With the peer-SGSN address configured using this sgsn-address command, the peer-SGSN-RAI’s MCC/MNC is used as a 5 or 6-digit IMSI and the operator policy and call control profile selection are completed.
note_smallImportant: Typically, use of this command is optional. However, it must be included in the configuration when Flex (SGSN-Pooling) is implemented if (1) the SGSN functions as a default SGSN, then configure the local-NRI of other SGSN with this command; or if (2) another SGSN is offloading, then configure the NB-RAI/null-NRI of the peer-SGSN with this command.
Example
Create a local peer-SGSN address mapping of an RAI with RAC of 123 and LAC of 4444 and an IPv4 address of 123.11.313.11 for the peer-SGSN:
sgsn-address rac 123 lac 4444 local address ipv4 123.11.313.11
sgsn-core-nw-interface
This command is under development and not yet supported for configuration.
Product
SGSN
Privilege
Security Administrator, Administrator
sgsn-number
Defines the SGSN’s E.164 number to be used for interactions via the Mobile Application Part (MAP) protocol. E.164 is an ITU-T recommendation that defines the international public telecommunication numbering plan used in public switched telephone networks (PSTN) and some other data networks.
Product
SGSN
Privilege
Security Administrator, Administrator
Syntax
sgsn-number E164_number
no sgsn-number
no
Disables the use of this configuration definition.
E164_number
Specifies a string of 1 to 16 digits that serve as the SGSN’s E.164 identification.
Usage
This command configures the current SGSN E164 contact number.
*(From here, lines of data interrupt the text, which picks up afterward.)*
<file path="src/common/fill_settings.svh">
// widths, burst buffer depth and command code for the read-fill engine

`ifndef FILL_SETTINGS_SVH
`define FILL_SETTINGS_SVH

// burst address and burst count widths as carried in the fill header
`define FILL_ADDR_W 23
`define FILL_BURST_W 24

// tx stream word
`define FILL_WORD_W 32

// words still to send, four words per burst
`define FILL_CNT_W (`FILL_BURST_W + 2)

// on-chip burst buffer, 64 bursts of 128 bits
`define FILL_BUF_AW 6
`define FILL_BUF_DEPTH (1 << `FILL_BUF_AW)
`define FILL_BURST_DATA_W 128
`define FILL_WORDS_PER_BURST 4

// read-fill command code, zero-extended to a word on the link
`define FILL_CC_RD 5'd8

`endif

</file>
<file path="src/words_remaining_counter.sv">
// down-counter of fill words still to be accepted downstream

`timescale 1ns/10ps

`include "fill_settings.svh"

module words_remaining_counter (
    input  logic                   clk,
    input  logic                   rst_n,
    input  logic                   load,
    input  logic [`FILL_CNT_W-1:0] load_count,
    input  logic                   dec,
    output logic                   count_zero,
    output logic                   count_one
);

    logic [`FILL_CNT_W-1:0] count;

    // load wins over an accepted word
    always_ff @(posedge clk or negedge rst_n) begin
        if (!rst_n) begin
            count <= '0;
        end else if (load) begin
            count <= load_count;
        end else if (dec) begin
            count <= count - 1'b1;
        end
    end

    assign count_zero = (count == '0);
    // next accepted word is the final one of the fill
    assign count_one  = (count == `FILL_CNT_W'(1));

    // reader and counter must agree on the word total
    a_no_underflow: assert property (
        @(posedge clk) disable iff (!rst_n) (dec && !load) |-> !count_zero
    ) else $error("word counter decremented at zero");

endmodule

</file>
<file path="config.mk">
export PLATFORM = sky130hd
export DESIGN_NAME = words_remaining_counter
export DESIGN_NICKNAME = d
export VERILOG_FILES = /design/src/words_remaining_counter.sv
export VERILOG_INCLUDE_DIRS = /design/src /design/src/common
export SDC_FILE = /design/constraint.sdc
export NUM_CORES = 1
export LEC_CHECK = 0
export BUFFER_PORTS_ARGS = -buffer_cell sky130_fd_sc_hd__buf_2
export CORE_MARGIN = 2
export CORE_UTILIZATION = 55
export CTS_CLUSTER_DIAMETER = 80
export DETAILED_ROUTE_END_ITERATION = 10
export GPL_TIMING_DRIVEN = 1
export PLACE_DENSITY = 0.8
export SETUP_SLACK_MARGIN = 0.02
export SLEW_MARGIN = 20
export SYNTH_ARGS = -nofsm -noshare
export SYNTH_HDL_FRONTEND = slang
export SYNTH_SLANG_ARGS = --single-unit
export TNS_END_PERCENT = 30
</file>
<file path="constraint.sdc">
create_clock -name clk -period 3.7 [get_ports clk]
set_clock_uncertainty 0.1 [all_clocks]
set_input_delay 0.555 -clock clk [delete_from_list [all_inputs] [get_ports clk]]
set_output_delay 0.555 -clock clk [all_outputs]
set_load 0.05 [all_outputs]
</file>
# Word level (Yosys, flattened, before mapping)
# Cells that the tools add are included.
dict set report totals {
  elab_cells 7
  in_bits 30
  register_bits 26
}
dict set report classes {
  muxes 2
  reduce_logical 2
  eq_ne 1
  add_sub_neg 1
}
# op count
set ops {}
lappend ops {{$mux W26} 2}
lappend ops {{$eq A26 B1 Y1 const B} 1}
lappend ops {{$logic_not A26 Y1} 1}
lappend ops {{$sub A26 B1 Y26 const B} 1}
lappend ops {{$reduce_bool A2 Y1} 1}

# Depth between registers and ports, before layout
dict set report depth {
  word_depth 3
  mapped_depth 8
  ltp_nobuf 6
}

# Worst setup path after synthesis
# No wires, ideal clock.
dict set report synth_path {
  kind {register to output}
  startpoint {reg count[19]}
  endpoint {out count_one}
  required_ps 3045
  stages_incl_launch_ff 6
  path_slack_ps 1252
  arrival_time_ps 1793
  path_buffers 1
  path_cell_list {dfrtp_1 > or4_4 > nand2b_4 > buf_6 > nor3_1 > and2_1}
}
dict set report synth_between {
  elab_chain_len 1
}
# element line_no
set synth_lines {}
lappend synth_lines {{from (decl)} words_remaining_counter.sv:17} ;# logic [`FILL_CNT_W-1:0] count;
lappend synth_lines {{from (signal assigned)} words_remaining_counter.sv:24} ;# count <= load_count;
lappend synth_lines {{from (signal assigned)} words_remaining_counter.sv:26} ;# count <= count - 1'b1;
lappend synth_lines {{$eq A26 B1 Y1} words_remaining_counter.sv:32} ;# assign count_one = (count == `FILL_CNT_W'(1));
lappend synth_lines {{to (decl)} words_remaining_counter.sv:14} ;# output logic count_one
# No other way between the ends.

# Worst setup path after layout
dict set report layout_path {
  startpoint {reg count[8]}
  endpoint {out count_zero}
}
dict set report layout_between {
  elab_chain_len 1
}
# element line_no
set layout_lines {}
lappend layout_lines {{$logic_not A26 Y1} words_remaining_counter.sv:30} ;# assign count_zero = (count == '0);
lappend layout_lines {{to (decl)} words_remaining_counter.sv:13} ;# output logic count_zero,
# No other way between the ends.

==> out/qor.txt <==
VDD IR max - 0.277 mV
Power per Cell Area - 332 mW/mm²
design area - 0.00173 mm²
Period Utilization, post-route - 81.2%
cts hold-fix bufs - 0
# clock sinks - 26
Post-Syn Instances - 176
TritonCTS buffer count - 3
Layout area overhead - 11.9%
Worst Path Max Fanout - 13
Slew @ Worst Pin - 658 ps
root buf cell - clkbuf_4
CP Capture Type - primary output
Final Non-Filler Cells - 233
Top Ports - 32
Synth Net Count - 208
relative slew slack - 56.1%
RSZ-0062 raised after global routing - no
Cell variety after synth - 33
GRT overflow - 0
CTS clk-pin slew, worst paths - 140 ps
commonest non-fill, non-tap cells in the layout - buf_2, dfrtp_1, nand2_1
Pre-antenna DRT Iters - 5
number of global-route vias before repair - 1,361
Setup-failing EPs final - 0
dpl hpwl - 2.27 mm
Initial DRC Count - 64
max reg flops - 26
CTS tree - yes
Post-route DRC - 0
Core Area - 0.00271 mm²
global-route wire length before repair - 5.92 mm
commonest non-fill, non-tap cell in the layout - buf_2
Final #Nets - 236
HP Class - input port to asynchronous set/reset pin
DR vias - 1,401
Die ar. - 0.00325 mm²
total global-route track usage - 22.6%
highest clock rate - 333 MHz
detailed-route vias per instance - 6.01
critical path type - flip-flop to primary output
largest net degree at the start of global routing - 32
width of the chip - 57.0 µm
max-slew violation count - 0
Initial Util - 57.0%
CTS H-tree lvls - 1
Final ANT Viol Nets - 0
CTS resizes - 0
Worst-Skew Late Latency - 330 ps
Final Hold Viols - 0
status - complete, no violations
Final Power - 0.574 mW
Final WS setup - 697 ps
Setup TNS - 0 ps
pre-CTS WS - 1120 ps
setup bufs post-CTS - 0
initial antenna violation count - 0
Ant. Diodes - 0
DRT Wirelength - 3.23 mm
Syn. warnings - 0
Hold Slack - 96.7 ps
sequential element share of the synthesized area - 42.1%
main area contributors after synthesis - dfrtp_1, or4_1, nand2_1, o21ai_0, xor2_1
Final min period - 3000 ps
cell taking the most area after synthesis - dfrtp_1
Port Buf Inserts - 31
die height - 57.0 µm
Critical Path RT - 3040 ps
placed inst area - 0.00171 mm²
FP Rows - 19
#FFs+latches synth - 26
post-DR wirelength/cell - 13.9 µm
area share of the largest cell type after synthesis - 42.1%
leakage power - 0.698 nW
GPL Wtd Cong - 0.789
top flop regs - count (26)
Largest Register - count
Avg Inst Size Synth - 8.78 µm²
Clock Path Buffers - 2
Post-Route Utilization - 63.8%
Critical Path AT - 2350 ps
Inst Count DP - 230
Max-Cap Viols - 0
layout cells sized above 1 - 20.8%
startpoint types - flip-flop
Post-Syn Area - 0.00155 mm²
worst paths after layout:
check | startpoint | end | slack [ps] | depth (start not counted)
max in group asynchronous | rst_n | count[8] | 3020 | 1
max | count[8] | count_zero | 700 | 5
min | rst_n | count[21] | 100 | 1
min in group clk | load_count[3] | count[3] | 320 | 3
max reg2reg | count[8] | count[22] | 1430 | 4
min reg2reg | count[6] | count[6] | 470 | 2
synth_stat cells:
cell and number:
a31oi_1 11, and2_1 2, buf_2 2, buf_6 1
clkbuf_1 7, dfrtp_1 26, ha_1 2, inv_1 4
nand2_1 21, nand2b_1 1, nand2b_4 1, nand3_1 7
nand3b_1 3, nand4_1 4, nand4b_1 2, nor2_1 15
nor2b_1 1, nor3_1 7, nor3b_2 1, nor4_1 2
nor4bb_1 1, o211ai_1 1, o21ai_0 14, o311ai_0 1
o31a_1 1, o31a_2 1, o31ai_1 9, or2_2 2
or3_1 3, or4_1 11, or4_4 1, xnor2_1 3
xor2_1 8
per-layer routing:
metal,track usage (%),part of all wire (%),up-vias
met4,6.64,1.2,0
met3,4.31,5.4,6
met1,31.0,45,654
li1,-,-,698
met2,36.9,49,43
met5,0,0,-
where the power goes:
group / leakage [nW] / internal [mW] / switching [mW]
Clock: 0.0138 / 0.0383 / 0.0848
Combinational: 0.380 / 0.0491 / 0.0605
Sequential: 0.303 / 0.312 / 0.0289
Total: 0.698 / 0.399 / 0.174
area by class of cell:
cell class | count | area, µm²
flip-flops and latches | 26 | 651
repair buffers | 33 | 170
multi-input cells | 136 | 832
well taps | 31 | 38.8
clock buffers | 3 | 22.5
inverters | 4 | 15.0
fillers | 235 | 981
cells by family (layout without fill, tap and decap cells):
family | Yosys count | after routing | share of synthesized area [%]
XOR/XNOR | 11 | 11 | 6.24
AO/OA/AOI/OAI | 38 | 38 | 15.6
adder cells (fa/ha/maj) | 2 | 2 | 1.62
flip-flops | 26 | 26 | 42.1
buffers and inverters | 14 | 40 | 4.05
AND/OR/NAND/NOR | 85 | 85 | 30.4
worst max-delay path, cell delays in order (launching register included):
cell and delay [ps]:
dfrtp_1 450, nor3_1 440, nand3_1 420, nor3_1 310
and2_1 150, buf_2 250
Power figures use the tool's default switching activity.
The SGSN number configured for a call control profile is related to the SGSN number configured in the SGSN service configuration and/or in the GPRS service configuration. If the SGSN number is not configured as part of the call control profile configuration, then the SGSN number defined as part of the SGSN service or GPRS service configuration is used.
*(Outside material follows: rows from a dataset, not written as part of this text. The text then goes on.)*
<file path="src/common/fill_settings.svh">
// widths, burst buffer depth and command code for the read-fill engine

`ifndef FILL_SETTINGS_SVH
`define FILL_SETTINGS_SVH

// burst address and burst count widths as carried in the fill header
`define FILL_ADDR_W 23
`define FILL_BURST_W 24

// tx stream word
`define FILL_WORD_W 32

// words still to send, four words per burst
`define FILL_CNT_W (`FILL_BURST_W + 2)

// on-chip burst buffer, 64 bursts of 128 bits
`define FILL_BUF_AW 6
`define FILL_BUF_DEPTH (1 << `FILL_BUF_AW)
`define FILL_BURST_DATA_W 128
`define FILL_WORDS_PER_BURST 4

// read-fill command code, zero-extended to a word on the link
`define FILL_CC_RD 5'd8

`endif

</file>
<file path="src/common/fill_pkg.sv">
// shared types of the read-fill engine
// state encoding, framer source select, fill header and tx beat

`include "fill_settings.svh"

package fill_pkg;

    // read-fill command FSM
    typedef enum logic [3:0] {
        IDLE     = 4'd0,
        CHK_FIFO = 4'd1,
        ERROR    = 4'd2,
        GET_HDR  = 4'd3,
        CSN_WAIT = 4'd4,
        CSN_SEND = 4'd5,
        CC_WAIT  = 4'd6,
        CC_SEND  = 4'd7,
        DATA     = 4'd8,
        DONE     = 4'd9
    } fill_state_e;

    // what the framer puts on the tx stream
    typedef enum logic [2:0] {
        SRC_NONE   = 3'd0,
        SRC_CSN    = 3'd1,
        SRC_CC     = 3'd2,
        SRC_INV_CC = 3'd3,
        SRC_DATA   = 3'd4
    } resp_src_e;

    // 152-bit fill header as stored in the header FIFO
    // burst_cnt already counts header and trailer bursts
    typedef struct packed {
        logic [`FILL_BURST_W-1:0] burst_cnt;
        logic [51:0]              rsv_hi;
        logic [`FILL_ADDR_W-1:0]  start_addr;
        logic [25:0]              rsv_mid;
        // set for an asynchronous fill, data then starts at burst 0
        logic                     async_mode;
        logic [25:0]              rsv_lo;
    } fill_header_t;

    // one word of the tx stream
    typedef struct packed {
        logic [`FILL_WORD_W-1:0] data;
        logic                    last;
    } tx_beat_t;

endpackage

</file>
<file path="src/response_framer.sv">
// tx word mux for csn, cc, inverted cc and fill data
// forms last and the data handshake

`timescale 1ns/10ps

`include "fill_settings.svh"

module response_framer (
    input  logic                    clk,
    input  logic                    rst_n,
    input  fill_pkg::resp_src_e     resp_src,
    input  logic [`FILL_WORD_W-1:0] csn,
    input  logic [`FILL_WORD_W-1:0] cc,
    input  logic                    tx_cmd_valid,
    input  logic                    error_last,
    input  logic [`FILL_WORD_W-1:0] word,
    input  logic                    word_valid,
    input  logic                    count_one,
    input  logic                    tx_ready,
    output fill_pkg::tx_beat_t      tx_beat,
    output logic                    tx_valid,
    output logic                    word_taken
);

    import fill_pkg::*;

    logic [`FILL_WORD_W-1:0] csn_q;
    logic [`FILL_WORD_W-1:0] cc_q;
    logic                    data_sel;

    // track the dispatcher while idle and freeze for the whole packet
    always_ff @(posedge clk or negedge rst_n) begin
        if (!rst_n) begin
            csn_q <= '0;
            cc_q  <= '0;
        end else if (resp_src == SRC_NONE) begin
            csn_q <= csn;
            cc_q  <= cc;
        end
    end

    assign data_sel = (resp_src == SRC_DATA);

    always_comb begin
        // last marks the end of an error packet or the final fill word
        tx_beat.last = error_last || (data_sel && count_one);
        unique case (resp_src)
            SRC_CSN:    tx_beat.data = csn_q;
            SRC_CC:     tx_beat.data = cc_q;
            // error reply carries the inverted code
            SRC_INV_CC: tx_beat.data = ~cc_q;
            SRC_DATA:   tx_beat.data = word;
            default:    tx_beat.data = '0;
        endcase
    end

    // command words are strobed by the FSM and data moves on valid and ready
    assign tx_valid   = tx_cmd_valid || (data_sel && word_valid);
    assign word_taken = data_sel && word_valid && tx_ready;

endmodule

</file>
When the 3G SGSN supports multiple PLMNs configured through different IuPS services or when network sharing is implemented, then it may be required to use different SGSN numbers for each PLMN. In such cases, configure the per-PLMN SGSN number in a call control profile. SGSN number definition for a call control profile allows emulation of a different SGSN to each HLR per PLMN. SGSN number definitions in the call control profile also enable the SGSN to use a different SGSN number per operator when network sharing is implemented.
Example
Map the E.164 number 198765432123456 for the SGSN to this call control profile configuration:
sgsn-number 198765432123456
sgtp-service
Identifies the SGTP service configuration to be used according to this call control profile.
Product
SGSN
Privilege
Security Administrator, Administrator
Syntax
sgtp-service context ctxt_name service sgtp_service_name
no sgtp-service context
context ctxt_name
Specifies the SGTP context as an alphanumeric string of 1 through 64 characters.
service sgtp_service_name
Specifies the SGTP service name as an alphanumeric string of 1 through 64 characters.
no
Disables use of SGTP service.
Usage
Use this command to configure enabling or disabling of SGTP service for this call control profile.
Example
sgtp-service context sgtp1 service sgtp-srvc1
sms-mo
Configures how mobile-originated (MO) short message service (SMS) messages are handled.
Product
SGSN
Privilege
Security Administrator, Administrator
Syntax
[ remove ] sms-mo { { access-type { gprs | umts } { all-location-areas | location-area-list } | allow access-type { gprs | umts } | restrict access-type { gprs | umts } }
remove
Deletes the specified configuration.
access-type type
Access by SMS will be limited to SMS coming from this network type:
gprs
umts
allow
Allow either GPRS or UMTS type access for SMS.
restrict
Restrict either GPRS or UMTS type access for SMS.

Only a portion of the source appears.